El combo de la alegría hogareña está determinado por la posibilidad de ver en un buen televisor, de una importante cantidad de pulgadas y la definición estándar de 4K, prácticamente cualquier cosa que se haya filmado en la historia del cine. Desde ya que algunas zonas de la cinematografía deben estar más allá de mi alcance, pero con lo que hay me basta y sobra para alimentar mi sed de imágenes hasta el fin de mis días. Por supuesto que tengo mi provisión de plataformas: pongo mi dinero en varias de ellas porque creo que es un sistema que debe ser sustentable. De la misma manera en que pago por espacio en la nube y por apps que considero útiles, sostengo a la industria musical y a la audiovisual aportando sin quejas mes a mes el óbolo correspondiente (razonamiento que ustedes podían aplicar para solventar Maxikiosco, piénsenlo). Sin embargo, no me tiembla el pulso para poner a mi disposición con cierta artesanía archivos que no podría tener de ninguna otra manera o que serían, para mi pobre economía argentina, inaccesibles. El aparato mágico que maneja y reproduce esos archivos en la tele es el Google Chromecast y la app que uso a tal efecto es Plex. Esa combinación es la llave de mi felicidad.
De pronto –solucionados algunos problemas técnicos de conectividad– me encontré frente a la tele viendo clásicos que quería rever, clásicos que se me habían escapado, cine bizarro, películas disparatadas, cine erótico japonés de la década del 70 (de un nivel de perversión asombroso), cine de autor que desconocía, películas sobre alpinismo, algunos de los estrenos que no me movilizaban como para desplazarme por la ciudad (en realidad, ninguno lo hace), miniseries inaccesibles.

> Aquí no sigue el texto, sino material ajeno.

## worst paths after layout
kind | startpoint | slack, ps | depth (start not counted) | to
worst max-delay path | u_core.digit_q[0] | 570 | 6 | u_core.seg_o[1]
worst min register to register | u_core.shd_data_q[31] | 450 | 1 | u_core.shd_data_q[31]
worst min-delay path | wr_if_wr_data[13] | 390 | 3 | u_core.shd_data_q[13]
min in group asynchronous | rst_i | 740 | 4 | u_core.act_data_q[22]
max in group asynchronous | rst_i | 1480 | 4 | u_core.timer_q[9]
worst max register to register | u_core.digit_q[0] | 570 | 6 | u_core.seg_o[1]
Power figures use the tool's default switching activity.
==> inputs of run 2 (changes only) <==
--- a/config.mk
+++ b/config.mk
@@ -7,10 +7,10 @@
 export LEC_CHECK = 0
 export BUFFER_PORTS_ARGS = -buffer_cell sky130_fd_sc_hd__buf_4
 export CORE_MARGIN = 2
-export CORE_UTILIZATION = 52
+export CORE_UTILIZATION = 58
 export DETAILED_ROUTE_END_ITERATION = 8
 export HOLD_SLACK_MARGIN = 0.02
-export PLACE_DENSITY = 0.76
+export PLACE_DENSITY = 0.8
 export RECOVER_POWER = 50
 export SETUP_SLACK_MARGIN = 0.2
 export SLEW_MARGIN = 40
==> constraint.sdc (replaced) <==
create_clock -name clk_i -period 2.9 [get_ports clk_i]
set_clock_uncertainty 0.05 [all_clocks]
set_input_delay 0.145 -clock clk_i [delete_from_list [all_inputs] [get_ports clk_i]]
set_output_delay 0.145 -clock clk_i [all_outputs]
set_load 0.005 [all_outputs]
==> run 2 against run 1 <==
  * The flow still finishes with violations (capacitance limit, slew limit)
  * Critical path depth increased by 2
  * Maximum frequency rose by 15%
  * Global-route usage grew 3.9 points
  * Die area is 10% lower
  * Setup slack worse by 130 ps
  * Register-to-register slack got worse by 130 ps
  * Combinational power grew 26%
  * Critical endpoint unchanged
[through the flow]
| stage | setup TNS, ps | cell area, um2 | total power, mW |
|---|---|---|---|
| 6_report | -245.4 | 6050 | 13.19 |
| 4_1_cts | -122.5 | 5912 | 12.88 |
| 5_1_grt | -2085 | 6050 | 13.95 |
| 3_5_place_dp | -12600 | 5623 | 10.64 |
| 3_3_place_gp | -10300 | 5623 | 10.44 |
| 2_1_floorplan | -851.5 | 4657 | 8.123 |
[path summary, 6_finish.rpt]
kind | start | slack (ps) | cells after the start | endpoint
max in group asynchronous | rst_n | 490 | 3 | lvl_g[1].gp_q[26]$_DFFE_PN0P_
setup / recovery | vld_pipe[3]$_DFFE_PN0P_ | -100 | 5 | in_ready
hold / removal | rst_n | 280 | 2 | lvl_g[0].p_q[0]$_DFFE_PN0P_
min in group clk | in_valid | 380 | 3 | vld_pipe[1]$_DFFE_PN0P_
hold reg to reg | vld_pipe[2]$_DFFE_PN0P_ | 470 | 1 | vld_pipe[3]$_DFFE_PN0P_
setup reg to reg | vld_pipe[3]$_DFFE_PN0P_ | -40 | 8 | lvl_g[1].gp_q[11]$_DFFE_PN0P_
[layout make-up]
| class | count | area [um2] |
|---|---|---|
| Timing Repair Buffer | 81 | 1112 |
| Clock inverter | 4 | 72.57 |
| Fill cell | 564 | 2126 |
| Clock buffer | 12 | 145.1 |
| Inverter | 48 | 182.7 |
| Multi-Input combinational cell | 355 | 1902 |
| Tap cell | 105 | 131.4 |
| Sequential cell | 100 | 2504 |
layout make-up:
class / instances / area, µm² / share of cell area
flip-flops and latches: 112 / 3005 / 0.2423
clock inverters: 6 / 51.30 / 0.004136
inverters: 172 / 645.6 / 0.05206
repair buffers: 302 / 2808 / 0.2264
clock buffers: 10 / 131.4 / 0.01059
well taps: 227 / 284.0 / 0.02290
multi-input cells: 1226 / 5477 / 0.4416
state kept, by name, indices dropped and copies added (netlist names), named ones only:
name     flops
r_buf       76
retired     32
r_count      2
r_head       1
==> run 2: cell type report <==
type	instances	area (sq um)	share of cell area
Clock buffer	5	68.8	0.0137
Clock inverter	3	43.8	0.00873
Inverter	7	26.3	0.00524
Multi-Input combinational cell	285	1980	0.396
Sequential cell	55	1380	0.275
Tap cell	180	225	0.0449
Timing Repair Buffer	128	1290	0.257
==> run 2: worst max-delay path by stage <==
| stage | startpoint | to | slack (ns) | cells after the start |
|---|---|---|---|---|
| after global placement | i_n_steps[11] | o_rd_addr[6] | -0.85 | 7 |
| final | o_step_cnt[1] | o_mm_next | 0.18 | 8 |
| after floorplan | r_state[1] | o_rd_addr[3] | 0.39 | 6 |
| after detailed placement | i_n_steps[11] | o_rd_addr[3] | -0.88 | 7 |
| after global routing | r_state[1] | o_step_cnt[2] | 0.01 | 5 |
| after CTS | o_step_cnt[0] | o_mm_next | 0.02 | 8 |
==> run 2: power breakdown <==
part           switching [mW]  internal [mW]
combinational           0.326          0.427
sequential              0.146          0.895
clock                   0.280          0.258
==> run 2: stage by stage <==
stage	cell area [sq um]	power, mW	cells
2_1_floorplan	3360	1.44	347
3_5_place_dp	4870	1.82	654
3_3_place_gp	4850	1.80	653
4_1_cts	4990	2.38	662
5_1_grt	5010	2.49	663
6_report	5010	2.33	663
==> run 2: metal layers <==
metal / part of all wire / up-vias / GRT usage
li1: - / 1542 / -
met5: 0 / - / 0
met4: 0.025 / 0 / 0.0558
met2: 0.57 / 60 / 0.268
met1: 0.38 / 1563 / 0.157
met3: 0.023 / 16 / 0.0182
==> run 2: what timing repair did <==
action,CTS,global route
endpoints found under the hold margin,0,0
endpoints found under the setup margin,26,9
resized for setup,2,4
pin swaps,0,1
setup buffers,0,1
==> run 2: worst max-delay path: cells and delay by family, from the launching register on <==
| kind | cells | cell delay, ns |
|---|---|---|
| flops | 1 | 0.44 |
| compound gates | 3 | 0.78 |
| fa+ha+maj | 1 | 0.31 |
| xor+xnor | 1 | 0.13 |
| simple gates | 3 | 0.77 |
`src/rtl/alu_div_seq.sv`:
```
// Sequential radix-2 restoring divider for DIV/DIVU/REM/REMU with a fixed WIDTH+2 cycle latency.
// Operands are latched on start; signs are applied and special cases resolved in a single FIX cycle.
module alu_div_seq #(
  parameter int unsigned WIDTH = 32
) (
  input  logic             clk_i,
  input  logic             rst_i,
  input  logic             start_i,
  input  logic             signed_i,
  input  logic [WIDTH-1:0] a_i,
  input  logic [WIDTH-1:0] b_i,
  output logic             busy_o,
  output logic             done_o,
  output logic [WIDTH-1:0] q_o,
  output logic [WIDTH-1:0] r_o,
  output logic             div0_o
);

  localparam int unsigned CNT_W = 6;
  localparam logic [WIDTH-1:0] MIN_NEG = {1'b1, {(WIDTH-1){1'b0}}};
  localparam logic [CNT_W-1:0] LAST_ITER = CNT_W'(WIDTH - 1);

  typedef enum logic [1:0] {
    S_IDLE,
    S_CALC,
    S_FIX,
    S_DONE
  } state_t;

  state_t r_state;
  state_t w_state_nxt;

  logic             w_latch;
  logic             w_iter;
  logic             w_fix;
  logic             w_busy_nxt;
  logic             w_done_nxt;

  logic [CNT_W-1:0] r_cnt;
  logic [WIDTH-1:0] r_a_raw;
  logic [WIDTH-1:0] r_div;
  logic [WIDTH-1:0] r_rem;
  logic [WIDTH-1:0] r_quo;
  logic             r_q_neg;
  logic             r_r_neg;
  logic             r_div0;
  logic             r_ovf;

  logic             w_a_neg;
  logic             w_b_neg;
  logic [WIDTH-1:0] w_a_mag;
  logic [WIDTH-1:0] w_b_mag;
  logic [WIDTH:0]   w_shift;
  logic [WIDTH:0]   w_trial;
  logic [WIDTH-1:0] w_q_fix;
  logic [WIDTH-1:0] w_r_fix;

  // State register
  always_ff @(posedge clk_i) begin
    if (rst_i) begin
      r_state <= S_IDLE;
    end else begin
      r_state <= w_state_nxt;
    end
  end

  // Next-state and control strobes
  always_comb begin
    w_state_nxt = r_state;
    w_latch     = 1'b0;
    w_iter      = 1'b0;
    w_fix       = 1'b0;
    w_busy_nxt  = 1'b0;
    w_done_nxt  = 1'b0;
    case (r_state)
      S_IDLE: begin
        if (start_i) begin
          w_latch     = 1'b1;
          w_state_nxt = S_CALC;
        end
      end
      S_CALC: begin
        w_iter = 1'b1;
        if (r_cnt == LAST_ITER) begin
          w_state_nxt = S_FIX;
        end
      end
      S_FIX: begin
        w_fix       = 1'b1;
        w_state_nxt = S_DONE;
      end
      S_DONE: begin
        if (start_i) begin
          w_latch     = 1'b1;
          w_state_nxt = S_CALC;
        end else begin
          w_state_nxt = S_IDLE;
        end
      end
      default: w_state_nxt = S_IDLE;
    endcase
    w_busy_nxt = (w_state_nxt == S_CALC) || (w_state_nxt == S_FIX);
    w_done_nxt = (w_state_nxt == S_DONE);
  end

  // Operand conditioning, one restoring step, and sign/special-case fixup
  always_comb begin
    w_a_neg = signed_i & a_i[WIDTH-1];
    w_b_neg = signed_i & b_i[WIDTH-1];
    w_a_mag = w_a_neg ? (~a_i + WIDTH'(1)) : a_i;
    w_b_mag = w_b_neg ? (~b_i + WIDTH'(1)) : b_i;
    w_shift = {r_rem, r_quo[WIDTH-1]};
    w_trial = w_shift - {1'b0, r_div};
    w_q_fix = r_q_neg ? (~r_quo + WIDTH'(1)) : r_quo;
    w_r_fix = r_r_neg ? (~r_rem + WIDTH'(1)) : r_rem;
    if (r_div0) begin
      w_q_fix = '1;
      w_r_fix = r_a_raw;
    end else if (r_ovf) begin
      w_q_fix = MIN_NEG;
      w_r_fix = '0;
    end
  end

  // Datapath and registered outputs; r_quo holds the dividend and fills with quotient bits
  always_ff @(posedge clk_i) begin
    if (rst_i) begin
      r_cnt   <= '0;
      r_a_raw <= '0;
      r_div   <= '0;
      r_rem   <= '0;
      r_quo   <= '0;
      r_q_neg <= 1'b0;
      r_r_neg <= 1'b0;
      r_div0  <= 1'b0;
      r_ovf   <= 1'b0;
      busy_o  <= 1'b0;
      done_o  <= 1'b0;
      q_o     <= '0;
      r_o     <= '0;
      div0_o  <= 1'b0;
    end else begin
      busy_o <= w_busy_nxt;
      done_o <= w_done_nxt;
      if (w_latch) begin
        r_cnt   <= '0;
        r_a_raw <= a_i;
        r_div   <= w_b_mag;
        r_rem   <= '0;
        r_quo   <= w_a_mag;
        r_q_neg <= w_a_neg ^ w_b_neg;
        r_r_neg <= w_a_neg;
        r_div0  <= (b_i == '0);
        r_ovf   <= signed_i && (a_i == MIN_NEG) && (b_i == '1);
      end else if (w_iter) begin
        r_cnt <= r_cnt + CNT_W'(1);
        r_quo <= {r_quo[WIDTH-2:0], ~w_trial[WIDTH]};
        r_rem <= w_trial[WIDTH] ? w_shift[WIDTH-1:0] : w_trial[WIDTH-1:0];
      end
      if (w_fix) begin
        q_o    <= w_q_fix;
        r_o    <= w_r_fix;
        div0_o <= r_div0;
      end
    end
  end

endmodule

```
`config.mk`:
```
export PLATFORM = sky130hd
export DESIGN_NAME = alu_div_seq
export DESIGN_NICKNAME = d
export VERILOG_FILES = /design/src/rtl/alu_div_seq.sv
export SDC_FILE = /design/constraint.sdc
export NUM_CORES = 1
export LEC_CHECK = 0
export ABC_CLOCK_PERIOD_IN_PS = 6350
export BUFFER_PORTS_ARGS = -buffer_cell sky130_fd_sc_hd__buf_2
export CAP_MARGIN = 10
export CELL_PAD_IN_SITES_DETAIL_PLACEMENT = 1
export CELL_PAD_IN_SITES_GLOBAL_PLACEMENT = 1
export CORE_ASPECT_RATIO = 1.1
export CORE_MARGIN = 5
export CORE_UTILIZATION = 49
export CTS_BUF_LIST = sky130_fd_sc_hd__clkbuf_4 sky130_fd_sc_hd__clkbuf_8
export CTS_CLUSTER_DIAMETER = 30
export CTS_CLUSTER_SIZE = 12
export DETAILED_ROUTE_END_ITERATION = 8
export HOLD_SLACK_MARGIN = 0.12
export PLACE_DENSITY = 0.9
export SYNTH_ARGS = -nofsm -noshare
export SYNTH_HDL_FRONTEND = slang
export SYNTH_SLANG_ARGS = --single-unit
```
`constraint.sdc`:
```
create_clock -name clk_i -period 6.35 [get_ports clk_i]
set_input_delay 0.3175 -clock clk_i [delete_from_list [all_inputs] [get_ports clk_i]]
set_output_delay 0.3175 -clock clk_i [all_outputs]
set_load 0.02 [all_outputs]
```
==> results.txt <==
Status: finished, final reports clean
Nets: 1793
Worst Setup SP: r_rem[2]
CTS tree: built
Post-Syn Area: 12300 µm²
Crit path arrival time: 4630 ps
FF-to-FF Start: r_rem[2]
CP max FO: 23
Met2 usage: 63.5%
Power density over the cells: 326 nW/µm²
Filler instances: 2982
DR pass1 iterations: 7
Placed wire-length estimate: 30200 µm
Yosys cell types: 66
Site Rows: 61
Drt drc: 0
Clk root buf: clkbuf_8
Worst relative slew slack: 13.6%
Worst Path Buf+Inv: 1
Max Slew Vio Count: 0
Initial DRC count: 1498
Port bufs: 134
Launch point of the worst hold path: b_i[25]
Final WL: 53300 µm
Initial Utilization: 49.3%
Largest net degree at the start of global routing: 92
Post-synthesis area per instance: 8.02 µm²
Crit share post-route: 66.0%
IO Count: 135
CTS buffer count: 47
Total grt overflow: 0
Setup Buffers After CTS: 0
Syn_nets: 1651
Initial antenna violation count: 1
Hold Crit Class: primary input to flip-flop
#FFs+latches synth: 207
Global-route met3 utilization: 7.07%
Most frequent cells in the layout: dfxtp_1, nor2_1, nand2_1
Tot Pwr: 0.00482 W
Drt via density: 6.70
Fin Setup TNS: 0 ps
GR peak layer: met2
Hold Buf Count CTS: 44
Die Y: 176 µm
Worst Path Required: 6780 ps
Startpoint types: flip-flop
Routed Antenna Nets: 0
Final Cell Area: 14800 µm²
Clock skew: 39.5 ps
Share of the synthesized area in the top cell type: 33.6%
Die footprint: 28500 µm²
DIE WIDTH: 161 µm
CP Cell Sequence: ha_1 > nand2_1 > a21oi_1 > o31a_1 > o31ai_2 > o21ai_0 > a21oi_1 > xnor2_4 > buf_4 > mux2i_1 > a21oi_1
H-tree levels: 2
Clock Latency Late Sink: 610 ps
Synthesis Warnings: 0
Sequential fraction of the synthesis area: 33.6%
Max Cap Viol: 0
Kind of critical path: flip-flop to flip-flop
Most used flip-flop cell after synthesis: dfxtp_1
Total number of vias: 13600
F_max: 0.239 GHz
Commonest non-fill, non-tap cell in the layout: dfxtp_1
Crit. End Element: flip-flop
Worst-margin pin slew: 1300 ps
First-pass GRT wire length: 82900 µm
Endpoints failing hold: 0
Slowest Stage Delay on Critical Path: 570 ps
Core area: 25000 µm²
Area after DPL: 13200 µm²
Overall routing resource usage: 36.6%
Slowest cell on crit path: a21oi_1
RSZ-0062 raised after global routing: no
Number of global-route vias before repair: 14200
GPL Wtd Cong: 0.895
Mapped Cells: 1539
Ys async rst share: 0%
Proportion of layout cells with a drive suffix above 1: 14.9%
Post-synth EDFFs: 0
Synth top area cells: dfxtp_1, xnor2_1, nor2_1, a21oi_1, mux2i_1
Clock sinks: 207
Peak VDD IR: 0.000157 V
N_diodes: 0
Critical path's top delay family: compound AO/OA/AOI/OAI gates
CTS Buffer Depth: 3
Yosys top cell by area: dfxtp_1
Setup violations, final: 0
Static Leak: 6.00 nW
Most frequent cell on the critical path: a21oi_1
Final Critical Period: 4190 ps
Resized cells post-CTS: 0
Layout Area Growth over Synthesis: 19.7%
M1 GR Usage: 40.9%
Wire length per cell: 26.2 µm
Clk slew on worst S/H paths: 80 ps
[per-stage QoR]
| step | setup slack, ps | hold slack (ps) | utilization, % | std cells |
|---|---|---|---|---|
| after global routing | 1940 | 152 | 59.0 | 2033 |
| after detailed placement | 2380 | 447 | 52.6 | 1903 |
| after global placement | 2530 | 442 | 52.6 | 1903 |
| final | 2160 | 151 | 59.0 | 2033 |
| after CTS | 2220 | 124 | 59.0 | 2033 |
| after floorplan | 3200 | 432 | - | 1539 |
[power by group]
group          total, W  switching [W]  internal, W
Sequential      0.00151       0.000123      0.00138
Clock           0.00191       0.000776      0.00113
Combinational   0.00140       0.000865     0.000539
[state kept, by name, indices dropped and copies added (netlist names)]
name,flops
r_state,2
busy_o,1
div0_o,1
r_div0,1
r_cnt,6
r_o,32
done_o,1
q_o,32
r_q_neg,1
r_rem,32
r_a_raw,32
r_ovf,1
r_quo,32
r_div,32
r_r_neg,1
[synth_stat cells, types with 31 or more instances]
| library cell | instances |
|---|---|
| clkbuf_1 | 88 |
| nand2_1 | 134 |
| mux2i_1 | 58 |
| ha_1 | 43 |
| nor2_1 | 180 |
| a21oi_1 | 132 |
| xor2_1 | 66 |
| dfxtp_1 | 207 |
| xnor2_1 | 79 |
| inv_1 | 55 |
| o22ai_1 | 31 |
| o21ai_0 | 84 |
| a211oi_1 | 57 |
[metal layers]
| metal | wire (µm) | up-vias |
|---|---|---|
| met5 | 0 | - |
| li1 | - | 5861 |
| met2 | 25700 | 873 |
| met3 | 4100 | 321 |
| met4 | 4090 | 0 |
| met1 | 19500 | 6562 |
[area by class of cell]
class | count | area [µm²] | share of cell area (%)
multi-input combinational | 1176 | 7650 | 51.8
sequential | 207 | 4140 | 28.1
timing repair buffer | 192 | 1220 | 8.25
clock buffer | 56 | 746 | 5.05
clock inverter | 30 | 404 | 2.74
tap | 315 | 394 | 2.67
inverter | 57 | 214 | 1.45
[worst paths after layout]
| check | slack (ps) | cells after the start | to |
|---|---|---|---|
| setup / recovery | 2160 | 11 | r_rem[29] |
| hold / removal | 150 | 3 | r_div[25] |
| setup reg to reg | 2160 | 11 | r_rem[29] |
| hold reg to reg | 470 | 2 | r_a_raw[18] |
[cell families after synthesis]
family | synth area share, %
AO/OA/AOI/OAI | 23.4
XOR/XNOR | 10.4
multiplexers | 4.70
AND/OR/NAND/NOR | 18.6
adder cells (fa/ha/maj) | 4.52
flip-flops | 33.6
buffers and inverters | 4.77
[worst min-delay path, stage by stage]
cell     delay [ps]
buf_2           150
xor2_1          100
o22ai_1         110
Power figures use the tool's default switching activity.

Pasaron por mis retinas sofisticados documentales sobre el búfalo, una historia de la música country de 16 hs de duración (que vi completa dos veces), una película norteamericana de 1957 en la cual Stalin tiene un fetiche con las mujeres calvas y finge su muerte dejando un doble como cadáver, películas de Elvis Presley en Hawái, documentales sobre Tom Wolfe, sobre John Le Carré, sobre Werner Herzog, sobre Charles Aznavour, Harry Nilsson, Ayn Rand, H. P. Lovecraft y Hannah Arendt. Nunca había visto Candilejas, de Chaplin (malísima) ni Zabriskie Point de Antonioni (buenísima). La película oficial del Mundial de Chile en 1962 me dejó boquiabierto: las canchas eran un desastre, la seguridad nula, los arqueros muy precarios (incluyendo a Yashin) y Garrincha imparable. Descubrí a Doris Wishman, una especie de Ed Wood del cine pornosoft que hacía películas muy malas pero frescas y atrevidas, de comicidad involuntaria y profusión de tetas, películas que sirven como documento de cómo eran las calles y los parques de Nueva York a comienzos de la década del 60. Nada de lo humano me resulta ajeno y todo pasó dentro de la comodidad de mi hogar y con mi familia a metros de distancia. Mi última exaltación fue Esterno notte, una miniserie extraordinaria de Marco Bellochio sobre el secuestro y asesinato de Aldo Moro por las Brigadas Rojas, una producción que no tiene la menor perspectiva de ser incorporada a los catálogos de nuestras plataformas habituales. Todo lo visto está disponible con una calidad de imagen envidiable, imagino que en mejores condiciones que cuando fueron exhibidas públicamente.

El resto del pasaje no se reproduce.